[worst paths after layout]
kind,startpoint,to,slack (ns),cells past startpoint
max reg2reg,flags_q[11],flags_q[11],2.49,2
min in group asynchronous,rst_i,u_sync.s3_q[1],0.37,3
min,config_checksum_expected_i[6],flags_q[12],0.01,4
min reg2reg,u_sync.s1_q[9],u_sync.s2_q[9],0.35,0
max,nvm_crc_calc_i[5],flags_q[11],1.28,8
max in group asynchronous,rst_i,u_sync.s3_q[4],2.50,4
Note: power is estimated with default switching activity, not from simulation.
`src/zf_regs.svh`:
```
// Register map, field positions, reset values and counts for the
// zero-flag, general-output and oversampling control block.
// Assumes a 32-bit AHB-Lite slave with one register per aligned word.
//
// Functional notes
// - 256-768 fs clock: select gives 64x/128x.
// - 128/192 fs clock: select gives 32x/64x.
// - Above 96 kHz the 32x/64x pair applies.
// - Enable picks zero flags or general outputs.
// - General bits drive pins, read/write, reset zero.
// - Zero detect after 1024 zero word periods.
// - Detecting channel flag pin goes high.
// - All-channel flag is AND of eight.
// - Polarity bit makes flags active low.
// - Control word bits seven, six, five-zero.
`ifndef ZF_REGS_SVH
`define ZF_REGS_SVH

// ==========================================================
// Register byte offsets
`define ZF_CTRL_OFS 8'h00
`define ZF_CFG_OFS 8'h04
`define ZF_STAT_OFS 8'h08
`define ZF_IRQ_STAT_OFS 8'h0C
`define ZF_IRQ_MASK_OFS 8'h10

// ==========================================================
// Control word fields
`define ZF_OS_SEL_BIT 7
`define ZF_GPO_EN_BIT 6
`define ZF_GPO_MSB 5
`define ZF_GPO_LSB 0

// ==========================================================
// Configuration word fields
`define ZF_RATIO_MSB 2
`define ZF_RATIO_LSB 0
`define ZF_HIGH_RATE_BIT 3
`define ZF_POL_BIT 4

// ==========================================================
// Status word fields
`define ZF_STAT_ALL_BIT 8
`define ZF_STAT_RATE_MSB 10
`define ZF_STAT_RATE_LSB 9

// ==========================================================
// Reset values and counts
`define ZF_CTRL_RST 8'h00
`define ZF_CFG_RST 5'h00
`define ZF_IRQ_RST 9'h000
`define ZF_ZERO_RUN_LEN 1024

`endif

```
`src/zf_pkg.sv`:
```
// Types shared by the zero-flag control block and its helpers.
// Assumes the constants of zf_regs.svh for field widths.
package zf_pkg;

   // ==========================================================
   // Ratio of system clock to sample rate, as software declares it.
   typedef enum logic [2:0] {
      ratio_128, ratio_192, ratio_256, ratio_384, ratio_512, ratio_768
   } clk_ratio_t;

   // Resulting modulator oversampling rate.
   typedef enum logic [1:0] {os_32x, os_64x, os_128x} os_rate_t;

   // ==========================================================
   // State of the top block.
   typedef struct packed {
      logic os_sel;          // Oversampling select bit.
      logic gpo_en;          // General output enable.
      logic [5:0] gpo_bits;  // General output levels.
      logic [2:0] ratio;     // Declared clock ratio code.
      logic high_rate;       // Sample rate above 96 kHz.
      logic polarity;        // Zero-flag polarity, one is active low.
      logic [8:0] irq_stat;  // Sticky event bits.
      logic [8:0] irq_mask;  // Interrupt enables.
      logic wr_pend;         // Write data phase follows.
      logic [7:0] wr_addr;   // Address of pending write.
      logic [31:0] hrdata;   // Read data register.
      logic [5:0] shared_pin;  // Shared zero/general pins.
      logic flag7;           // Channel seven flag pin.
      logic flag8;           // Channel eight flag pin.
      logic flag_all;        // All-channel flag pin.
      logic irq;             // Interrupt output.
      logic wclk_d;          // Delayed word clock for edge finding.
      logic [7:0] det_q;     // Previous detects for event edges.
      logic all_q;           // Previous all-channel detect.
   } top_state_t;

   // State of one zero-run counter.
   typedef struct packed {
      logic [10:0] cnt;
      logic detect;
   } run_state_t;

endpackage

```
`src/zero_run_detect.sv`:
```
// One channel's zero-run detector.
// Assumes a one-cycle word clock tick and a level that is high while
// the channel's current sample is all zeros.
`timescale 1ns/1ps
`default_nettype none
`include "zf_regs.svh"

module zero_run_detect import zf_pkg::*; #(
   parameter int RUN_LEN = `ZF_ZERO_RUN_LEN
) (
   // Clock and reset.
   input wire logic i_mclk,
   input wire logic i_arst_n,
   // Sample status.
   input wire logic i_tick,
   input wire logic i_data_zero,
   // Detect result.
   output logic o_detect
);

   // ==========================================================
   // State
   run_state_t s;      // Registered state.
   run_state_t next_s; // Next state.

   // A nonzero sample wins over the tick, so a run never survives one.
   always_comb begin
      next_s = s;
      if (!i_data_zero) begin
         next_s.cnt = 11'h000;
         next_s.detect = 1'b0;
      end else if (i_tick && !s.detect) begin
         next_s.cnt = s.cnt + 11'h001;
         // Detect on the last of the consecutive zero periods.
         next_s.detect = (next_s.cnt == 11'(RUN_LEN));
      end
   end

   // Register the whole state.
   always_ff @(posedge i_mclk or negedge i_arst_n) begin
      if (!i_arst_n) begin
         s <= '0;
      end else begin
         s <= next_s;
      end
   end

   assign o_detect = s.detect;
endmodule
`default_nettype wire

```
`src/os_rate_select.sv`:
```
// Resolves the modulator oversampling rate.
// Assumes software declares the clock ratio and the sample rate band.
`timescale 1ns/1ps
`default_nettype none
`include "zf_regs.svh"

module os_rate_select import zf_pkg::*; (
   // Clock and reset.
   input wire logic i_mclk,
   input wire logic i_arst_n,
   // Settings.
   input wire logic [2:0] i_ratio,
   input wire logic i_high_rate,
   input wire logic i_os_sel,
   // Result.
   output os_rate_t o_rate
);

   // ==========================================================
   // State
   os_rate_t s;      // Registered rate.
   os_rate_t next_s; // Next rate.
   logic low_pair;   // The 32x/64x pair applies.

   // Slow clock ratios or high sample rates only leave room for the
   // lower pair; otherwise the upper pair applies.
   always_comb begin
      low_pair = (i_ratio == ratio_128) || (i_ratio == ratio_192)
         || i_high_rate;
      if (low_pair) begin
         next_s = i_os_sel ? os_64x : os_32x;
      end else begin
         next_s = i_os_sel ? os_128x : os_64x;
      end
   end

   // Register the rate; reset gives the cleared-select upper pair.
   always_ff @(posedge i_mclk or negedge i_arst_n) begin
      if (!i_arst_n) begin
         s <= os_64x;
      end else begin
         s <= next_s;
      end
   end

   assign o_rate = s;
endmodule
`default_nettype wire

```
`src/zero_flag_gpo_oversample_ctrl.sv`:
```
// Top of the zero-flag, general-output and oversampling control block.
// Assumes an AHB-Lite master with single word transfers, a word clock
// and per-channel zero indications synchronous to i_mclk.
//
// Local design decisions: the AHB-Lite interface to the registers and the register addresses.
`timescale 1ns/1ps
`default_nettype none
`include "zf_regs.svh"

module zero_flag_gpo_oversample_ctrl import zf_pkg::*; #(
   parameter int CHANNELS = 8,
   parameter int RUN_LEN = `ZF_ZERO_RUN_LEN
) (
   // Clock and reset.
   input wire logic i_mclk,
   input wire logic i_arst_n,
   // AHB-Lite slave port.
   input wire logic i_hsel,
   input wire logic [31:0] i_haddr,
   input wire logic [1:0] i_htrans,
   input wire logic i_hwrite,
   input wire logic [2:0] i_hsize,
   input wire logic [31:0] i_hwdata,
   input wire logic i_hready,
   output logic o_hreadyout,
   output logic [31:0] o_hrdata,
   output logic o_hresp,
   // Audio timing and sample status.
   input wire logic i_word_clock,
   input wire logic [7:0] i_chan_data_zero,
   // Flag and general output pins.
   output logic [5:0] o_shared_pin,
   output logic o_channel_seven_zero_flag,
   output logic o_channel_eight_zero_flag,
   output logic o_all_channel_zero_flag,
   // Oversampling rate to the modulators.
   output logic [1:0] o_os_rate,
   // Interrupt.
   output logic o_irq
);

   // ==========================================================
   // Declarations
   top_state_t s;        // Registered state.
   top_state_t next_s;   // Next state.
   logic tick;           // One cycle at each word clock rising edge.
   logic [7:0] det;      // Per-channel zero-detect conditions.
   logic all_det;        // Every channel detects zero.
   logic [8:0] clr;      // Write-one-to-clear mask of this cycle.
   logic [8:0] ev;       // Event set pulses of this cycle.
   logic addr_phase;     // A transfer is taken this cycle.
   os_rate_t rate;       // Resolved oversampling rate.
   logic hready_q;       // Registered ready, low in reset, high from the first edge after.

   // ==========================================================
   // Word clock edge
   // The word clock is taken as a synchronous level, so one delayed
   // copy is enough to mark each new sample period.
   assign tick = i_word_clock && !s.wclk_d;

   // ==========================================================
   // Per-channel zero-run detectors
   // Each channel counts on its own; none waits for another.
   genvar ch;
   generate
      for (ch = 0; ch < CHANNELS; ch++) begin : g_chan
         zero_run_detect #(
            .RUN_LEN(RUN_LEN)
         ) u_run (
            .i_mclk(i_mclk),
            .i_arst_n(i_arst_n),
            .i_tick(tick),
            .i_data_zero(i_chan_data_zero[ch]),
            .o_detect(det[ch])
         );
      end
   endgenerate

   // The combined condition needs every channel at once.
   assign all_det = &det;

   // ==========================================================
   // Oversampling rate resolver
   os_rate_select u_rate (
      .i_mclk(i_mclk),
      .i_arst_n(i_arst_n),
      .i_ratio(s.ratio),
      .i_high_rate(s.high_rate),
      .i_os_sel(s.os_sel),
      .o_rate(rate)
   );

   // ==========================================================
   // Read multiplexer
   // Reads see the state after any write of the same cycle, so a read
   // straight after a write returns the new value with no wait state.
   function automatic logic [31:0] read_word(input top_state_t t,
                                             input logic [7:0] a,
                                             input logic [7:0] d,
                                             input logic ad,
                                             input logic [1:0] r);
      logic [31:0] w;
      w = 32'h0000_0000;
      if (a == `ZF_CTRL_OFS) begin
         w[`ZF_OS_SEL_BIT] = t.os_sel;
         w[`ZF_GPO_EN_BIT] = t.gpo_en;
         w[`ZF_GPO_MSB:`ZF_GPO_LSB] = t.gpo_bits;
      end else if (a == `ZF_CFG_OFS) begin
         w[`ZF_RATIO_MSB:`ZF_RATIO_LSB] = t.ratio;
         w[`ZF_HIGH_RATE_BIT] = t.high_rate;
         w[`ZF_POL_BIT] = t.polarity;
      end else if (a == `ZF_STAT_OFS) begin
         w[7:0] = d;
         w[`ZF_STAT_ALL_BIT] = ad;
         w[`ZF_STAT_RATE_MSB:`ZF_STAT_RATE_LSB] = r;
      end else if (a == `ZF_IRQ_STAT_OFS) begin
         w[8:0] = t.irq_stat;
      end else if (a == `ZF_IRQ_MASK_OFS) begin
         w[8:0] = t.irq_mask;
      end
      // Unmapped addresses read as zero.
      return w;
   endfunction

   // ==========================================================
   // Next-state logic
   // Bus writes land in the data phase; events, pins and the interrupt
   // are all worked out here so that one register stage holds them.
   always_comb begin
      next_s = s;
      clr = 9'h000;
      next_s.wclk_d = i_word_clock;
      addr_phase = i_hsel && i_htrans[1] && i_hready;

      // Data phase of a write: only mapped, writable words change.
      if (s.wr_pend) begin
         if (s.wr_addr == `ZF_CTRL_OFS) begin
            next_s.os_sel = i_hwdata[`ZF_OS_SEL_BIT];
            next_s.gpo_en = i_hwdata[`ZF_GPO_EN_BIT];
            next_s.gpo_bits =
               i_hwdata[`ZF_GPO_MSB:`ZF_GPO_LSB];
         end else if (s.wr_addr == `ZF_CFG_OFS) begin
            next_s.ratio = i_hwdata[`ZF_RATIO_MSB:`ZF_RATIO_LSB];
            next_s.high_rate = i_hwdata[`ZF_HIGH_RATE_BIT];
            next_s.polarity = i_hwdata[`ZF_POL_BIT];
         end else if (s.wr_addr == `ZF_IRQ_STAT_OFS) begin
            clr = i_hwdata[8:0];
         end else if (s.wr_addr == `ZF_IRQ_MASK_OFS) begin
            next_s.irq_mask = i_hwdata[8:0];
         end
         // Status and unmapped words ignore writes.
      end

      // Events are the onset of each detect condition.
      ev = {all_det && !s.all_q, det & ~s.det_q};
      next_s.det_q = det;
      next_s.all_q = all_det;
      // A set in the same cycle as its clear wins, so no event is lost.
      next_s.irq_stat = (s.irq_stat & ~clr) | ev;

      // Address phase: remember writes, answer reads next cycle.
      next_s.wr_pend = 1'b0;
      if (addr_phase) begin
         next_s.wr_pend = i_hwrite;
         next_s.wr_addr = i_haddr[7:0];
         if (!i_hwrite) begin
            next_s.hrdata = read_word(next_s, i_haddr[7:0], det, all_det,
                                      rate);
         end
      end

      // Shared pins follow the enable: general levels or zero flags.
      if (s.gpo_en) begin
         next_s.shared_pin = s.gpo_bits;
      end else begin
         next_s.shared_pin = det[5:0] ^ {6{s.polarity}};
      end
      // The remaining flags always show detection.
      next_s.flag7 = det[6] ^ s.polarity;
      next_s.flag8 = det[7] ^ s.polarity;
      next_s.flag_all = all_det ^ s.polarity;

      // One level interrupt while any unmasked status bit stands.
      next_s.irq = |(next_s.irq_stat & next_s.irq_mask);
   end

   // ==========================================================
   // State register
   // Everything resets to the documented defaults: flags active high,
   // general outputs off, oversampling select cleared.
   always_ff @(posedge i_mclk or negedge i_arst_n) begin
      if (!i_arst_n) begin
         s <= '0;
         hready_q <= 1'b0;
      end else begin
         s <= next_s;
         hready_q <= 1'b1;
      end
   end

   // ==========================================================
   // Outputs, all but the tied-off o_hresp taken from flip-flops
   // Ready is low only during reset; the bus never sees wait states.
   assign o_hreadyout = hready_q;
   assign o_hrdata = s.hrdata;
   assign o_hresp = 1'b0;
   assign o_shared_pin = s.shared_pin;
   assign o_channel_seven_zero_flag = s.flag7;
   assign o_channel_eight_zero_flag = s.flag8;
   assign o_all_channel_zero_flag = s.flag_all;
   assign o_os_rate = rate;
   assign o_irq = s.irq;

   // Every channel records the onset of its own detection.
   generate
      for (ch = 0; ch < CHANNELS; ch++) begin : g_evt

      end
   endgenerate
endmodule
`default_nettype wire

```
==> src/pkg/oms_pkg.sv <==
/*
 * oms_pkg: shared types, constants and helpers of the operating-mode
 * select block (mode capture, mode protection, debug entry, bus ports).
 * assumes: one clock, asynchronous active-high reset, no software bus.
 */
`default_nettype none
package oms_pkg;

    // ========================================================
    // widths and constants
    // ========================================================
    localparam int          OMS_PORT_W     = 8;      // width of each port
    localparam int          OMS_ADDR_W     = 16;     // external address
    localparam logic [15:0] OMS_ADDR_STEP  = 16'h0001; // second byte step
    localparam logic [7:0]  OMS_OE_ALL     = 8'hff;  // whole port driven
    localparam logic [7:0]  OMS_OE_NONE    = 8'h00;  // whole port released
    localparam logic [1:0]  OMS_SEL_PERIPH = 2'h2;   // mode pins b,a = 10

    // ========================================================
    // carriers
    // ========================================================
    typedef struct packed {
        logic special_mode_n;   // 1 = normal, 0 = special
        logic mode_pin_b;       // captured / stored select b
        logic mode_pin_a;       // captured / stored select a
    } oms_mode_t;

    typedef struct packed {
        logic single;           // no external bus
        logic expanded;         // multiplexed bus present
        logic wide;             // 16-bit data on both ports
        logic narrow;           // 8-bit data on first port
        logic special;          // protection relaxed
        logic periph;           // core held, external master
    } oms_flags_t;

    typedef enum logic [1:0] {
        OMS_IDLE = 2'b00,       // no external cycle
        OMS_ADDR = 2'b01,       // address phase
        OMS_DATA = 2'b10        // data phase
    } oms_bus_st_t;

    typedef struct packed {
        logic        captured;   // pins taken after reset release
        logic        first_done; // a mode write has been seen
        logic        once_done;  // normal-mode one-time write used
        oms_mode_t   mode;       // stored mode bits
        oms_flags_t  flags;      // decoded mode
        logic        dbg_en;     // debug enabled
        logic        dbg_act;    // debug active
        oms_bus_st_t bst;        // external cycle phase
        logic        busy;       // transfer in progress
        logic        second;     // second byte of narrow word
        logic        word;       // 16-bit transfer
        logic        we;         // write transfer
        logic [15:0] addr;       // current address
        logic [15:0] wdata;      // write data
        logic [15:0] rdata;      // read data
        logic        done;       // transfer finished pulse
        logic [7:0]  pa;         // first port out
        logic [7:0]  pa_oe;      // first port enable
        logic [7:0]  pb;         // second port out
        logic [7:0]  pb_oe;      // second port enable
    } oms_state_t;

    localparam oms_mode_t  OMS_MODE_SSC   = oms_mode_t'(3'h0);
    localparam oms_state_t OMS_RST_STATE  = '0;

    // ========================================================
    // helpers
    // ========================================================
    // reserved combination turns into peripheral mode
    function automatic oms_mode_t oms_force(input oms_mode_t m);
        oms_mode_t r;
        r = m;
        if (m.special_mode_n && {m.mode_pin_b, m.mode_pin_a} == OMS_SEL_PERIPH)
            r = oms_mode_t'({1'b0, OMS_SEL_PERIPH});
        return r;
    endfunction

    // stored mode bits into per-use flags
    function automatic oms_flags_t oms_decode(input oms_mode_t m);
        oms_flags_t f;
        logic [1:0] sel;
        sel        = {m.mode_pin_b, m.mode_pin_a};
        f.special  = !m.special_mode_n;
        f.periph   = (sel == OMS_SEL_PERIPH);
        f.single   = (sel == 2'h0);
        f.wide     = (sel == 2'h3);
        f.narrow   = (sel == 2'h1);
        f.expanded = f.wide || f.narrow;
        return f;
    endfunction

endpackage
`default_nettype wire

==> src/core/oms_mode_ctrl.sv <==
/*
 * oms_mode_ctrl: operating-mode capture, protection, debug entry and
 * the multiplexed external bus on two 8-bit ports.
 * assumes: pins synchronous to clk_i; ports resolved outside from the
 * enables; mode writes and debug commands come as one-cycle strobes.
 */
// Functional notes
// - capture three pins when reset ends
// - pin triplet picks one of modes
// - reserved triplet becomes peripheral mode
// - mode bits readable, changes restricted
// - seven modes, each with bus setup
// - normal modes protect, special modes relax
// - single-chip: ports are general I/O
// - wide: both ports carry address/data
// - narrow: address on both, data first port
// - narrow word: high byte then low
// - second byte uses address plus one
// - special single-chip starts with debug active
// - normal: debug enabled, then activated
// - peripheral: core idle, external master rules
// - peripheral mode changes only through reset
// - special bit writable while 0, first ignored
// - select bits write limits, no peripheral
`default_nettype none
module oms_mode_ctrl
    import oms_pkg::*;
(
    input  wire logic        clk_i,            // system clock
    input  wire logic        rst_i,            // async reset, high
    input  wire logic        ce_i,             // clock enable
    input  wire logic        background_pin_i, // mode strap
    input  wire logic        mode_pin_b_i,     // mode strap b
    input  wire logic        mode_pin_a_i,     // mode strap a
    input  wire logic        mode_wr_i,        // mode write strobe
    input  wire oms_mode_t   mode_wr_data_i,   // mode write value
    input  wire logic        dbg_enable_i,     // debug enable command
    input  wire logic        dbg_activate_i,   // debug activate command
    input  wire logic        dbg_exit_i,       // leave active debug
    input  wire logic        req_i,            // bus transfer request
    input  wire logic        req_we_i,         // 1 = write
    input  wire logic        req_word_i,       // 1 = 16-bit
    input  wire logic [15:0] req_addr_i,       // transfer address
    input  wire logic [15:0] req_wdata_i,      // transfer write data
    input  wire logic [7:0]  gpio_a_i,         // first port I/O data
    input  wire logic [7:0]  gpio_a_dir_i,     // first port I/O dir
    input  wire logic [7:0]  gpio_b_i,         // second port I/O data
    input  wire logic [7:0]  gpio_b_dir_i,     // second port I/O dir
    input  wire logic [7:0]  port_a_i,         // first port pin level
    input  wire logic [7:0]  port_b_i,         // second port pin level
    output logic             mode_valid_o,     // pins captured
    output oms_mode_t        mode_o,           // current mode bits
    output oms_flags_t       flags_o,          // decoded mode
    output logic             dbg_en_o,         // debug enabled
    output logic             dbg_act_o,        // debug active
    output logic             busy_o,           // transfer running
    output logic             done_o,           // transfer done pulse
    output logic [15:0]      rdata_o,          // read data
    output logic [7:0]       port_a_o,         // first port out
    output logic [7:0]       port_a_oe_o,      // first port enable
    output logic [7:0]       port_b_o,         // second port out
    output logic [7:0]       port_b_oe_o       // second port enable
);

    // ========================================================
    // state
    // ========================================================
    oms_state_t st;          // all registered state
    oms_state_t next_st;     // next value
    oms_mode_t  pins_now;    // strap levels
    oms_mode_t  gate_mode;   // mode after write filter
    logic       gate_first;  // first-write flag after filter
    logic       gate_once;   // once flag after filter

    assign pins_now = oms_mode_t'({background_pin_i, mode_pin_b_i,
                                   mode_pin_a_i});

    // write filter, only live once the pins are held
    oms_mode_wrgate u_wrgate (
        .mode_i       (st.mode),
        .first_done_i (st.first_done),
        .once_done_i  (st.once_done),
        .wr_i         (mode_wr_i && st.captured),
        .wdata_i      (mode_wr_data_i),
        .mode_o       (gate_mode),
        .first_done_o (gate_first),
        .once_done_o  (gate_once)
    );

    // ========================================================
    // next state
    // ========================================================
    always_comb begin
        next_st      = st;
        next_st.done = 1'b0;
        if (!st.captured) begin
            // first enabled edge after release takes the straps;
            // a flop under async reset may only load a constant
            next_st.captured   = 1'b1;
            next_st.mode       = oms_force(pins_now);
            next_st.first_done = 1'b0;
            next_st.once_done  = 1'b0;
            next_st.dbg_en     = (next_st.mode == OMS_MODE_SSC);
            next_st.dbg_act    = (next_st.mode == OMS_MODE_SSC);
        end else begin
            next_st.mode       = gate_mode;
            next_st.first_done = gate_first;
            next_st.once_done  = gate_once;
            // debug: refused in peripheral mode to avoid bus fights
            if (!st.flags.periph) begin
                if (dbg_enable_i)
                    next_st.dbg_en = 1'b1;
                if (dbg_exit_i)
                    next_st.dbg_act = 1'b0;
                // activation needs a prior enable; set wins over exit
                if (dbg_activate_i && st.dbg_en)
                    next_st.dbg_act = 1'b1;
            end
            // external bus sequencer
            case (st.bst)
                OMS_IDLE: begin
                    // requests only in expanded modes
                    if (req_i && st.flags.expanded) begin
                        next_st.bst    = OMS_ADDR;
                        next_st.addr   = req_addr_i;
                        next_st.wdata  = req_wdata_i;
                        next_st.we     = req_we_i;
                        next_st.word   = req_word_i;
                        next_st.second = 1'b0;
                    end
                end
                OMS_ADDR: begin
                    next_st.bst = OMS_DATA;
                end
                OMS_DATA: begin
                    if (st.flags.narrow) begin
                        // byte lanes on the first port only
                        if (!st.we) begin
                            if (st.word && !st.second)
                                next_st.rdata[15:8] = port_a_i;
                            else if (st.word)
                                next_st.rdata[7:0] = port_a_i;
                            else
                                next_st.rdata = {8'h00, port_a_i};
                        end
                        if (st.word && !st.second) begin
                            // low byte follows at the next address
                            next_st.second = 1'b1;
                            next_st.addr   =
                                16'(st.addr + OMS_ADDR_STEP);
                            next_st.bst    = OMS_ADDR;
                        end else begin
                            next_st.bst  = OMS_IDLE;
                            next_st.done = 1'b1;
                        end
                    end else begin
                        if (!st.we)
                            next_st.rdata = {port_a_i, port_b_i};
                        next_st.bst  = OMS_IDLE;
                        next_st.done = 1'b1;
                    end
                end
                default: begin
                    next_st.bst = OMS_IDLE;
                end
            endcase
        end
        next_st.flags = oms_decode(next_st.mode);
        next_st.busy  = (next_st.bst != OMS_IDLE);
        // port drive, registered so the pins never glitch
        next_st.pa    = 8'h00;
        next_st.pb    = 8'h00;
        next_st.pa_oe = OMS_OE_NONE;
        next_st.pb_oe = OMS_OE_NONE;
        if (!next_st.captured) begin
            // nothing driven before the mode is known
        end else if (next_st.flags.single) begin
            next_st.pa    = gpio_a_i;
            next_st.pa_oe = gpio_a_dir_i;
            next_st.pb    = gpio_b_i;
            next_st.pb_oe = gpio_b_dir_i;
        end else if (next_st.flags.periph) begin
            // external master owns the ports; stay off them
        end else if (next_st.bst == OMS_ADDR) begin
            next_st.pa    = next_st.addr[15:8];
            next_st.pb    = next_st.addr[7:0];
            next_st.pa_oe = OMS_OE_ALL;
            next_st.pb_oe = OMS_OE_ALL;
        end else if (next_st.bst == OMS_DATA) begin
            next_st.pa_oe = next_st.we ? OMS_OE_ALL : OMS_OE_NONE;
            if (next_st.flags.narrow) begin
                // second port keeps the low address byte
                next_st.pb    = next_st.addr[7:0];
                next_st.pb_oe = OMS_OE_ALL;
                next_st.pa    = (next_st.word && !next_st.second)
                              ? next_st.wdata[15:8]
                              : next_st.wdata[7:0];
            end else begin
                next_st.pa    = next_st.wdata[15:8];
                next_st.pb    = next_st.wdata[7:0];
                next_st.pb_oe = next_st.pa_oe;
            end
        end
    end

    // ========================================================
    // registers
    // ========================================================
    always_ff @(posedge clk_i or posedge rst_i) begin
        if (rst_i)
            st <= OMS_RST_STATE;
        else if (ce_i)
            st <= next_st;
    end

    // outputs, straight from the state flops
    assign mode_valid_o = st.captured;
    assign mode_o       = st.mode;
    assign flags_o      = st.flags;
    assign dbg_en_o     = st.dbg_en;
    assign dbg_act_o    = st.dbg_act;
    assign busy_o       = st.busy;
    assign done_o       = st.done;
    assign rdata_o      = st.rdata;
    assign port_a_o     = st.pa;
    assign port_a_oe_o  = st.pa_oe;
    assign port_b_o     = st.pb;
    assign port_b_oe_o  = st.pb_oe;
endmodule
`default_nettype wire

==> src/core/oms_mode_wrgate.sv <==
/*
 * oms_mode_wrgate: decides which part of a run-time mode write is kept.
 * assumes: caller only asserts wr_i after the pins were captured.
 */
`default_nettype none
module oms_mode_wrgate
    import oms_pkg::*;
(
    input  wire oms_mode_t mode_i,       // stored mode
    input  wire logic      first_done_i, // a write was seen
    input  wire logic      once_done_i,  // one-time write used
    input  wire logic      wr_i,         // write strobe
    input  wire oms_mode_t wdata_i,      // written value
    output oms_mode_t      mode_o,       // resulting mode
    output logic           first_done_o, // updated first flag
    output logic           once_done_o   // updated once flag
);

    // ========================================================
    // write qualification
    // ========================================================
    // a select of peripheral or reserved leaves the select bits; in special mode the special bit still takes the write
    always_comb begin
        logic       sel_bad;
        oms_flags_t cur_fl;
        sel_bad      = ({wdata_i.mode_pin_b, wdata_i.mode_pin_a}
                        == OMS_SEL_PERIPH);
        // decoded stored mode, kept local so no field of a call is read
        cur_fl       = oms_decode(mode_i);
        mode_o       = mode_i;
        first_done_o = first_done_i;
        once_done_o  = once_done_i;
        if (wr_i && !cur_fl.periph) begin
            first_done_o = 1'b1;
            if (!mode_i.special_mode_n) begin
                // special: everything but the first write counts
                if (first_done_i) begin
                    mode_o.special_mode_n = wdata_i.special_mode_n;
                    if (!sel_bad) begin
                        mode_o.mode_pin_b = wdata_i.mode_pin_b;
                        mode_o.mode_pin_a = wdata_i.mode_pin_a;
                    end
                end
            end else begin
                // normal: special bit locked, selects writable once
                once_done_o = 1'b1;
                if (!once_done_i && !sel_bad) begin
                    mode_o.mode_pin_b = wdata_i.mode_pin_b;
                    mode_o.mode_pin_a = wdata_i.mode_pin_a;
                end
            end
        end
    end

endmodule
`default_nettype wire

- - -

The required output is the stretch of entries above from the line containing "(sel == OMS_SEL_PERIPH);" through the line containing "readable, changes restricted", reproduced exactly.

TASK RESULT:
        f.periph   = (sel == OMS_SEL_PERIPH);
        f.single   = (sel == 2'h0);
        f.wide     = (sel == 2'h3);
        f.narrow   = (sel == 2'h1);
        f.expanded = f.wide || f.narrow;
        return f;
    endfunction

endpackage
`default_nettype wire

==> src/core/oms_mode_ctrl.sv <==
/*
 * oms_mode_ctrl: operating-mode capture, protection, debug entry and
 * the multiplexed external bus on two 8-bit ports.
 * assumes: pins synchronous to clk_i; ports resolved outside from the
 * enables; mode writes and debug commands come as one-cycle strobes.
 */
// Functional notes
// - capture three pins when reset ends
// - pin triplet picks one of modes
// - reserved triplet becomes peripheral mode
// - mode bits readable, changes restricted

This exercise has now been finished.